§ ASSIGNED TASK
Show me every line in the listing that has the word "register".

§ DATA FOR THIS EXERCISE
_____

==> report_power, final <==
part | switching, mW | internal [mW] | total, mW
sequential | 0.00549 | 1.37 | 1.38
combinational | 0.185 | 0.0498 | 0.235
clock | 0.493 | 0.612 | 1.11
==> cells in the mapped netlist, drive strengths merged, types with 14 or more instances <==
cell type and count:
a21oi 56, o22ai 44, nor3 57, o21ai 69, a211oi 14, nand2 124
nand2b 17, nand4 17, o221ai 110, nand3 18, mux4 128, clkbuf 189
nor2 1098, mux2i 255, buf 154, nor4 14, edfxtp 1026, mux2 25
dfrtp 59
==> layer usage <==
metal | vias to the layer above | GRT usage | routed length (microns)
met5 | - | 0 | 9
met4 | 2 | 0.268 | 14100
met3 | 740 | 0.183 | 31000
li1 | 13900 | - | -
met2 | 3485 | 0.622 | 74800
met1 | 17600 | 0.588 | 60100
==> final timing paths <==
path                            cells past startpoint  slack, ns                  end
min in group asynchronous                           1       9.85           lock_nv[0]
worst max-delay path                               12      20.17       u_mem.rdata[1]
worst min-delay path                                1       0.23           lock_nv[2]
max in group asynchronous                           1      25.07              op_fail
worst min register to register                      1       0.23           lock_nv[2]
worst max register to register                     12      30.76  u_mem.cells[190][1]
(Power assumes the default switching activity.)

_____

§ EXERCISE SOLUTION
worst min register to register                      1       0.23           lock_nv[2]
worst max register to register                     12      30.76  u_mem.cells[190][1]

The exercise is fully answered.